> _Information supplied_:
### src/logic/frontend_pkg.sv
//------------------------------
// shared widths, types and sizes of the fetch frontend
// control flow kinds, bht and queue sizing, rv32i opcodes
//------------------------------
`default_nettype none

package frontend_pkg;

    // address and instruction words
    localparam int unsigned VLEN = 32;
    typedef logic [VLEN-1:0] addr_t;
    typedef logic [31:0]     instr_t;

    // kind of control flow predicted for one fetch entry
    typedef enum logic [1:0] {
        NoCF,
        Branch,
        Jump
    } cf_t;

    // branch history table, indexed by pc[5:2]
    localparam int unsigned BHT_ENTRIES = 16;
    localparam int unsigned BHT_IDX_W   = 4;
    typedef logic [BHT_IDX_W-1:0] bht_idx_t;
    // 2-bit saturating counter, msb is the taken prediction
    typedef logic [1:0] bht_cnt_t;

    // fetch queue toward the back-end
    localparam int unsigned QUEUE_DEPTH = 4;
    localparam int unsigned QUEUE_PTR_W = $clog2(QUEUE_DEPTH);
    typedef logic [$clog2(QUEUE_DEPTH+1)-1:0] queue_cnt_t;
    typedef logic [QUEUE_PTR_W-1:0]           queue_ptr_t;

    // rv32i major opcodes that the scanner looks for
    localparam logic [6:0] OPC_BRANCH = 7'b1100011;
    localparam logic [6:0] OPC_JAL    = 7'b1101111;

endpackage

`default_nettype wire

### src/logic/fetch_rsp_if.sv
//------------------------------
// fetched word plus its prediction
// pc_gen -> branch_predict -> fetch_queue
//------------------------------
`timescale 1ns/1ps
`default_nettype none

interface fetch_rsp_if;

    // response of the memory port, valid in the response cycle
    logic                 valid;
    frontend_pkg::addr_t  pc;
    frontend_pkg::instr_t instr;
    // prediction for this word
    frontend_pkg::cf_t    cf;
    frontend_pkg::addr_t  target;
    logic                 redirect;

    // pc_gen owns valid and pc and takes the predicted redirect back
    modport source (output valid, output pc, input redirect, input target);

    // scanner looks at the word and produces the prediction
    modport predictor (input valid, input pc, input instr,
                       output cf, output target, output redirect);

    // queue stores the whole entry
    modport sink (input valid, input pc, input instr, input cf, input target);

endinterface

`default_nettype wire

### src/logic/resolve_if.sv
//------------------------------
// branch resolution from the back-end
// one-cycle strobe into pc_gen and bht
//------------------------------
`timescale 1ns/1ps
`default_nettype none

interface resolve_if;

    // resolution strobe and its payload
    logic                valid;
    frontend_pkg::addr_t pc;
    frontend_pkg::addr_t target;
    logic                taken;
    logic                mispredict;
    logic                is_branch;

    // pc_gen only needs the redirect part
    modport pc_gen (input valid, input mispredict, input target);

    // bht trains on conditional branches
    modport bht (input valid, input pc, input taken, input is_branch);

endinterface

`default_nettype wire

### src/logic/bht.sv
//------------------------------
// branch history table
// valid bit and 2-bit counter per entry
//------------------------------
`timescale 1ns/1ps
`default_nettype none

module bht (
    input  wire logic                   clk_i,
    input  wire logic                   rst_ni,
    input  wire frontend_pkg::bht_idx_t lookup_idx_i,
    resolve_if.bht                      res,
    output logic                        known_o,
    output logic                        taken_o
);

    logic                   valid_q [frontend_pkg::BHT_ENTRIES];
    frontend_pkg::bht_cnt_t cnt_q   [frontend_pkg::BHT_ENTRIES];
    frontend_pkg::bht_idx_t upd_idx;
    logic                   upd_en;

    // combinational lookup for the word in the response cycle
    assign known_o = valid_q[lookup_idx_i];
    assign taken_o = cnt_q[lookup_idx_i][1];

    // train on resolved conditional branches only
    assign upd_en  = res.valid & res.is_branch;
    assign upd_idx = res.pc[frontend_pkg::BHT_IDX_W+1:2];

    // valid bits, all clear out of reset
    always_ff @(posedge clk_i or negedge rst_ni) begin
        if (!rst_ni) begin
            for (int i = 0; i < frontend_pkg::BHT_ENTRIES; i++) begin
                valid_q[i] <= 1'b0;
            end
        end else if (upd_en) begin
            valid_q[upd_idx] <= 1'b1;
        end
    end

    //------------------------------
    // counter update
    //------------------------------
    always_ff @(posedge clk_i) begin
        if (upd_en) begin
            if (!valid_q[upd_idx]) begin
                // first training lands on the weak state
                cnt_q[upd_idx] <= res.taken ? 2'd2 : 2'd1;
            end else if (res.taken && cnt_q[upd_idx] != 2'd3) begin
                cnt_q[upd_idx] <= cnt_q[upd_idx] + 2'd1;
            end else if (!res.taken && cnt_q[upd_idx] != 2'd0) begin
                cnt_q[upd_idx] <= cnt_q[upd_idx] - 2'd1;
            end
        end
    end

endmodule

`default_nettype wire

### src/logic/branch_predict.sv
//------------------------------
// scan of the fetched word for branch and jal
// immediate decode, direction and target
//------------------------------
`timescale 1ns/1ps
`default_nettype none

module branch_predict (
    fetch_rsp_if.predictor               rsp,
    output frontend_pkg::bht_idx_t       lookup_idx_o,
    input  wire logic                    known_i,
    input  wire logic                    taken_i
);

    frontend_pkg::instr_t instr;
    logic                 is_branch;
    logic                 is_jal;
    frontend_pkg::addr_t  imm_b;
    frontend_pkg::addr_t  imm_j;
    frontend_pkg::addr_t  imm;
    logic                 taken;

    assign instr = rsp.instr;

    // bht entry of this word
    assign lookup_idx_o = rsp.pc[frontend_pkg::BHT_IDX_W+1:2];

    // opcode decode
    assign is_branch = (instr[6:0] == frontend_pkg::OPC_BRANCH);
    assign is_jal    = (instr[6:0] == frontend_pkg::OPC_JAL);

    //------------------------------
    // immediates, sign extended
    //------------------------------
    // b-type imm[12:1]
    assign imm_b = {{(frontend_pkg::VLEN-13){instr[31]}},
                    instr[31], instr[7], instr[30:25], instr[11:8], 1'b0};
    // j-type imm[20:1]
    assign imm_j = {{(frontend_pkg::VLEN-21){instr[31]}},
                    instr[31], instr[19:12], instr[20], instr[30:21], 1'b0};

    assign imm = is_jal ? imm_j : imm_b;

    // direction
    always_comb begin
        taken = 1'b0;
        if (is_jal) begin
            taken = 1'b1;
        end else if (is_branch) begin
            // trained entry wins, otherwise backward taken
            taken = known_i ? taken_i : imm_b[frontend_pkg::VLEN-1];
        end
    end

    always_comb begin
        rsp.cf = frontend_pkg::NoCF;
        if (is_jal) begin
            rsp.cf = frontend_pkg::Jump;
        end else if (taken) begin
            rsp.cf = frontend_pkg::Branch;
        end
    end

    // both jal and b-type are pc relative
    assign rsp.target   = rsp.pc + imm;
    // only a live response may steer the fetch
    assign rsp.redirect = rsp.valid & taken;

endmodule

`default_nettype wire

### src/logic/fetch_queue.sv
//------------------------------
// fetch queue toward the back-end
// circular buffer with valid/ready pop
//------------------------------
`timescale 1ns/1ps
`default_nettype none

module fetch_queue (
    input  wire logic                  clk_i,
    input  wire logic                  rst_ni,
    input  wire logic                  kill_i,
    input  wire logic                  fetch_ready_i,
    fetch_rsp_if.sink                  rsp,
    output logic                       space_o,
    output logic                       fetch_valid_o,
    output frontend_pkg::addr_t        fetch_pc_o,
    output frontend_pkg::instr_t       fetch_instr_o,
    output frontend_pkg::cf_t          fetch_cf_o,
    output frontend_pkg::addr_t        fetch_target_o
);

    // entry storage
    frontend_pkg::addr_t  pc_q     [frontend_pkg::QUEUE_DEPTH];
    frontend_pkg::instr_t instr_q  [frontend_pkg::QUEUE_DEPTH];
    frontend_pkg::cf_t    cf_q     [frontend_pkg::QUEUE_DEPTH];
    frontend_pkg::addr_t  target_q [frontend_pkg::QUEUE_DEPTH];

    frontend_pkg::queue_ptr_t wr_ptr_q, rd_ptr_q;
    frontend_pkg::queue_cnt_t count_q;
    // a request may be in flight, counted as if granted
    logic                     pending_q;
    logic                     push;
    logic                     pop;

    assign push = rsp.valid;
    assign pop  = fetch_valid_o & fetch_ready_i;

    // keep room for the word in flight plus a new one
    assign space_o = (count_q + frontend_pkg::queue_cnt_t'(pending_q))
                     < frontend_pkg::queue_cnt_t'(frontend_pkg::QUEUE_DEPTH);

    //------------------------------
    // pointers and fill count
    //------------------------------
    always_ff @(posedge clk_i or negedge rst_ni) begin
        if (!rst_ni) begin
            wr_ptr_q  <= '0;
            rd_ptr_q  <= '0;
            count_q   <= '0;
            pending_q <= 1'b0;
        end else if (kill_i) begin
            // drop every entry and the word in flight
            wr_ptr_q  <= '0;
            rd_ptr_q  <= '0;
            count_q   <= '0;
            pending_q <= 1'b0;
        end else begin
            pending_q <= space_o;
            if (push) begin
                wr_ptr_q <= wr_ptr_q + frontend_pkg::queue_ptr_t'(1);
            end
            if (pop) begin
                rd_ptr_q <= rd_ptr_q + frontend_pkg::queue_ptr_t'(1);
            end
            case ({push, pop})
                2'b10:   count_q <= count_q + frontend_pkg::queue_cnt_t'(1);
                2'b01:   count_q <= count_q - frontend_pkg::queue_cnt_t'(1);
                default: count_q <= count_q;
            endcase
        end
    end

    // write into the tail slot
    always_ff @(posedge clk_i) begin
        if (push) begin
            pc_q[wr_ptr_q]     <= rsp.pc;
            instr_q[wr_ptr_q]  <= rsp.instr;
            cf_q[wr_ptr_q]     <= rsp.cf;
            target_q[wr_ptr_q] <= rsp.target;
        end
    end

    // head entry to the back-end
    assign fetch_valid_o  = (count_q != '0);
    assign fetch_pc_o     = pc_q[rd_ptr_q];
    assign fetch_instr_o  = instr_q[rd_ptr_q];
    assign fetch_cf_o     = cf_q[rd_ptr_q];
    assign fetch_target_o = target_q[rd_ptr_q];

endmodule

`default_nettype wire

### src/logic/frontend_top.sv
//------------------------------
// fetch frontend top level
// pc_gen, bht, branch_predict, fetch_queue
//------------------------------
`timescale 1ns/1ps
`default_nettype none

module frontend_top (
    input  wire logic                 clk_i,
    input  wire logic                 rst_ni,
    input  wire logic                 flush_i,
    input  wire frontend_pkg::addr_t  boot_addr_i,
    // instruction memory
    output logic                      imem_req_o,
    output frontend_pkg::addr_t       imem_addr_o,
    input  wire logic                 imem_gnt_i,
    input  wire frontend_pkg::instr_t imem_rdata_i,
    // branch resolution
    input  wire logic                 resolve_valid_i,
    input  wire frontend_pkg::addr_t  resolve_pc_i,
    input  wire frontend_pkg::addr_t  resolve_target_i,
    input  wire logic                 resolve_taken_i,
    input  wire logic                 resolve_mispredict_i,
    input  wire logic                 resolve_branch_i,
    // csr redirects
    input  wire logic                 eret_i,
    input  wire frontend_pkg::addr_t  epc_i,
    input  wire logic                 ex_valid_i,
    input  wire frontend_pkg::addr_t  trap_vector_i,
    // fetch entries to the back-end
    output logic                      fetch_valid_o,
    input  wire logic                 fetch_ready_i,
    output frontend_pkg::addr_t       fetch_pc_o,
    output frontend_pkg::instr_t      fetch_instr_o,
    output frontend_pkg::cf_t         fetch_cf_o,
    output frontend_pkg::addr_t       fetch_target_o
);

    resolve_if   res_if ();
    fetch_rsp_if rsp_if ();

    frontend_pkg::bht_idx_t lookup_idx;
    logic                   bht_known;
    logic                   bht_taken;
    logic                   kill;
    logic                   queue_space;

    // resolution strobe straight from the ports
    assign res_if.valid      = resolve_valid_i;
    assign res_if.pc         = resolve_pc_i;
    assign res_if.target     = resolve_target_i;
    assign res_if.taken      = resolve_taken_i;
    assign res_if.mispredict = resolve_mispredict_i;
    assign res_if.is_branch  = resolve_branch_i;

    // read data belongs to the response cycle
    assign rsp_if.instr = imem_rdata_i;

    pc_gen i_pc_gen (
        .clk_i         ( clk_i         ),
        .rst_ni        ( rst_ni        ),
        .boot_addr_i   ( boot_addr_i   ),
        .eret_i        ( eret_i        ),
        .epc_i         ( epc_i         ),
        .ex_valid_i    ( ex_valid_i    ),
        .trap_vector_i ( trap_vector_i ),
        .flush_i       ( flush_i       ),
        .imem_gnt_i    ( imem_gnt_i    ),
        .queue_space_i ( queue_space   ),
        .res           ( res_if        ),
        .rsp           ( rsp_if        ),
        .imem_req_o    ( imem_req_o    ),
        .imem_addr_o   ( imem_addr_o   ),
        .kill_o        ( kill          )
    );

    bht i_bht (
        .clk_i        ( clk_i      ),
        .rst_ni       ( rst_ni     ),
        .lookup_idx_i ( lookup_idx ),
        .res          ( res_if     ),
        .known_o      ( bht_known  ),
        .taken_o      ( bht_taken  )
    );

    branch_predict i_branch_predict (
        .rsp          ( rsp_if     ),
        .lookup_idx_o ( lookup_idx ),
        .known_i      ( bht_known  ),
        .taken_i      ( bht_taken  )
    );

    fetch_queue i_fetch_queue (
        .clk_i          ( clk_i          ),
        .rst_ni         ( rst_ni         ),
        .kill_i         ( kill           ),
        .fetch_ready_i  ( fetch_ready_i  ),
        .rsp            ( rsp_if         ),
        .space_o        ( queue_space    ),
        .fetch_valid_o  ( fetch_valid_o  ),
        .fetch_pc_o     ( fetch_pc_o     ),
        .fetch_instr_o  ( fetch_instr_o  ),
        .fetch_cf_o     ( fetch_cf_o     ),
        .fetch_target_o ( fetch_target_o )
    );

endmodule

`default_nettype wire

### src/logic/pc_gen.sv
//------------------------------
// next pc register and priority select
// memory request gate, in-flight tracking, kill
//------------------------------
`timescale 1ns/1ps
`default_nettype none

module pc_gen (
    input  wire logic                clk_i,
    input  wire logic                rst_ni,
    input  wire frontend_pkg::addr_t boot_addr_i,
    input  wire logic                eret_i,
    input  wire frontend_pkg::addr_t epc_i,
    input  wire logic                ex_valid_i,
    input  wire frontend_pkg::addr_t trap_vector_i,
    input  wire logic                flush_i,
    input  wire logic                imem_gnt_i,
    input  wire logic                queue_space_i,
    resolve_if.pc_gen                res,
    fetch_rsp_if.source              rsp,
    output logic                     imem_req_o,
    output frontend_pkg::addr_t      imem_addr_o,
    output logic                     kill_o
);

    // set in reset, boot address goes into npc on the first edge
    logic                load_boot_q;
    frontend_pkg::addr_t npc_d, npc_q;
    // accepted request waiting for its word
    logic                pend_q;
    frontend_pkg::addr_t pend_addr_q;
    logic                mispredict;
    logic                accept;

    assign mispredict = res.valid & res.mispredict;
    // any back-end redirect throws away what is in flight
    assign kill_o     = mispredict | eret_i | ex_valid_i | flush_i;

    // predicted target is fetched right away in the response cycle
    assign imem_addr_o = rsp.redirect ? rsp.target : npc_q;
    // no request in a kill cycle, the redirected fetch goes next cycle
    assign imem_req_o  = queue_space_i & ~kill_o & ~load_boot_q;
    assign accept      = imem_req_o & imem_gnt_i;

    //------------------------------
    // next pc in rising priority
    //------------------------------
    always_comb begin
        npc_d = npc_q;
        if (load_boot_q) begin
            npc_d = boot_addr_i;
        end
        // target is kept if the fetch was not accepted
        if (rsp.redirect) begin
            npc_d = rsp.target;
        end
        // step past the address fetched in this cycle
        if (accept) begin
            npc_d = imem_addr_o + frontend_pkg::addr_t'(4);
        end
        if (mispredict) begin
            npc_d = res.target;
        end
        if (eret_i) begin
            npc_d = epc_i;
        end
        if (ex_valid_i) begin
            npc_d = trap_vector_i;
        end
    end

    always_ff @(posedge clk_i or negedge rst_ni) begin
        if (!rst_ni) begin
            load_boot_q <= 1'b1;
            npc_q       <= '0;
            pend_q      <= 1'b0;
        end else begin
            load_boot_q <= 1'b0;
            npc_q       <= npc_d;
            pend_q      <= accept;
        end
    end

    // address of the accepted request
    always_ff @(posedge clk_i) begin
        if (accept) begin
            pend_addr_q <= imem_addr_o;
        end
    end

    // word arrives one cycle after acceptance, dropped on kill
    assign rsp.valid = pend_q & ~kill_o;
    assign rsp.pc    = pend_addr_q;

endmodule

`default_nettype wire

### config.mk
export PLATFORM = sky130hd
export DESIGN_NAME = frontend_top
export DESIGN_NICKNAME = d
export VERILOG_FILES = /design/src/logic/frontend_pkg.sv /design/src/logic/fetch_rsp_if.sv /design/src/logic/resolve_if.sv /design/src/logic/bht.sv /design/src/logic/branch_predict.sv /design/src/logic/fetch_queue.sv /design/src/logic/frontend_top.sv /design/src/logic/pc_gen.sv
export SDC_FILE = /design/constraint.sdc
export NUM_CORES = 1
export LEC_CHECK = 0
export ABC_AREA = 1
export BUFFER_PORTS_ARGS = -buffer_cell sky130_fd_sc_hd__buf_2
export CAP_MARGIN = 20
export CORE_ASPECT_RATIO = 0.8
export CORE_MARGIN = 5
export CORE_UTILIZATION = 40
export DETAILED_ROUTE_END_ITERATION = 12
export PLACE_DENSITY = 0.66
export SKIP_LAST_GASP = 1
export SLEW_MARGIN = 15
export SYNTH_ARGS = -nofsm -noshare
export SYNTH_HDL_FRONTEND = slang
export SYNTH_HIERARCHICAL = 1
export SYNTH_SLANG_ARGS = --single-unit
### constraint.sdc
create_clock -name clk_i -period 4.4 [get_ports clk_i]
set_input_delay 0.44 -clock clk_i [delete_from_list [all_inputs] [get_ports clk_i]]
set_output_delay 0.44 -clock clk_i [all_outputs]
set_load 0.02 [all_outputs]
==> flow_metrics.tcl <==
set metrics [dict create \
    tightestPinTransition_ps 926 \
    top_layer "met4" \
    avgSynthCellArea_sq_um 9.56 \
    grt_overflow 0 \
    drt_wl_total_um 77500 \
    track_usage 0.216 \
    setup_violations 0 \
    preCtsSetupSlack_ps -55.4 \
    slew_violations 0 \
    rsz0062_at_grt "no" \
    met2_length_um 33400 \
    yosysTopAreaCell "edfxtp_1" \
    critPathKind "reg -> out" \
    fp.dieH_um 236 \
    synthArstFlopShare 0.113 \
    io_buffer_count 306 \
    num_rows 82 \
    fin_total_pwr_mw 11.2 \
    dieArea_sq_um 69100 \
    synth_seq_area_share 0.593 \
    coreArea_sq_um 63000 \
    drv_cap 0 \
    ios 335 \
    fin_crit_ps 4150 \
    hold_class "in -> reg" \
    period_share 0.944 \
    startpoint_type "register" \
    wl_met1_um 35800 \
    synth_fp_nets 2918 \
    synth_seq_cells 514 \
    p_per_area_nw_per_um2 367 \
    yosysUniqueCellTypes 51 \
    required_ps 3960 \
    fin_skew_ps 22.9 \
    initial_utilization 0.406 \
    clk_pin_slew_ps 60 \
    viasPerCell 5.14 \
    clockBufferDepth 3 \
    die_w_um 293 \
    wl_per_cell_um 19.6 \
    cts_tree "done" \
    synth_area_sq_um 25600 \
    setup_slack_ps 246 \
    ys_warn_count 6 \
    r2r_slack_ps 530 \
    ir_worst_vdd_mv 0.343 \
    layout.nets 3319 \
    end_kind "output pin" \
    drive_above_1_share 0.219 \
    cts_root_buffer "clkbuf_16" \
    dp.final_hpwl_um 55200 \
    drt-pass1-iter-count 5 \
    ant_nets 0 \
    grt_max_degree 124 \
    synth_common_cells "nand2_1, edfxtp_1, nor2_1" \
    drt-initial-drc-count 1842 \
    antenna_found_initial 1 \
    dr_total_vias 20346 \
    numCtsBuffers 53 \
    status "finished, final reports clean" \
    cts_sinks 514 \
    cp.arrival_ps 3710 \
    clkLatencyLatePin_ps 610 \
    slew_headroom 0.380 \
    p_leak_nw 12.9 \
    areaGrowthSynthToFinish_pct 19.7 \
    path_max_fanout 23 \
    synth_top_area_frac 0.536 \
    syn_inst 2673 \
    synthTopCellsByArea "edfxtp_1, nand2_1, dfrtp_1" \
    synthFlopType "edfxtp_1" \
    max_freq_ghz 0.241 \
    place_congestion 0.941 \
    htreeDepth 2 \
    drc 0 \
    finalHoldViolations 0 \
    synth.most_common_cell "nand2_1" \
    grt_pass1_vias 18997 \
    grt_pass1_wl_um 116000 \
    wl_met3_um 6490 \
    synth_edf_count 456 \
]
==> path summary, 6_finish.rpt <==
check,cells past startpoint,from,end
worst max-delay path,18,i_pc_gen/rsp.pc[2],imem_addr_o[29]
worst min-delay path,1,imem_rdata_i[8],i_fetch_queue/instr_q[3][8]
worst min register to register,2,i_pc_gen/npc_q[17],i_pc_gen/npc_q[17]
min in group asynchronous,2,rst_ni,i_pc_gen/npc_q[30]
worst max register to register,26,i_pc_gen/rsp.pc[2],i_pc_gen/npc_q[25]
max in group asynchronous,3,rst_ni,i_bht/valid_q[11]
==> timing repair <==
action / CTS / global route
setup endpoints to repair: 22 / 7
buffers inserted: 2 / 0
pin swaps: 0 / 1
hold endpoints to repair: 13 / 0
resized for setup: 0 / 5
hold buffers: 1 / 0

> _About this task_:
Report each line of the listing above that uses the word "accepted".

> _Result below_:
    // accepted request waiting for its word
        // target is kept if the fetch was not accepted
    // address of the accepted request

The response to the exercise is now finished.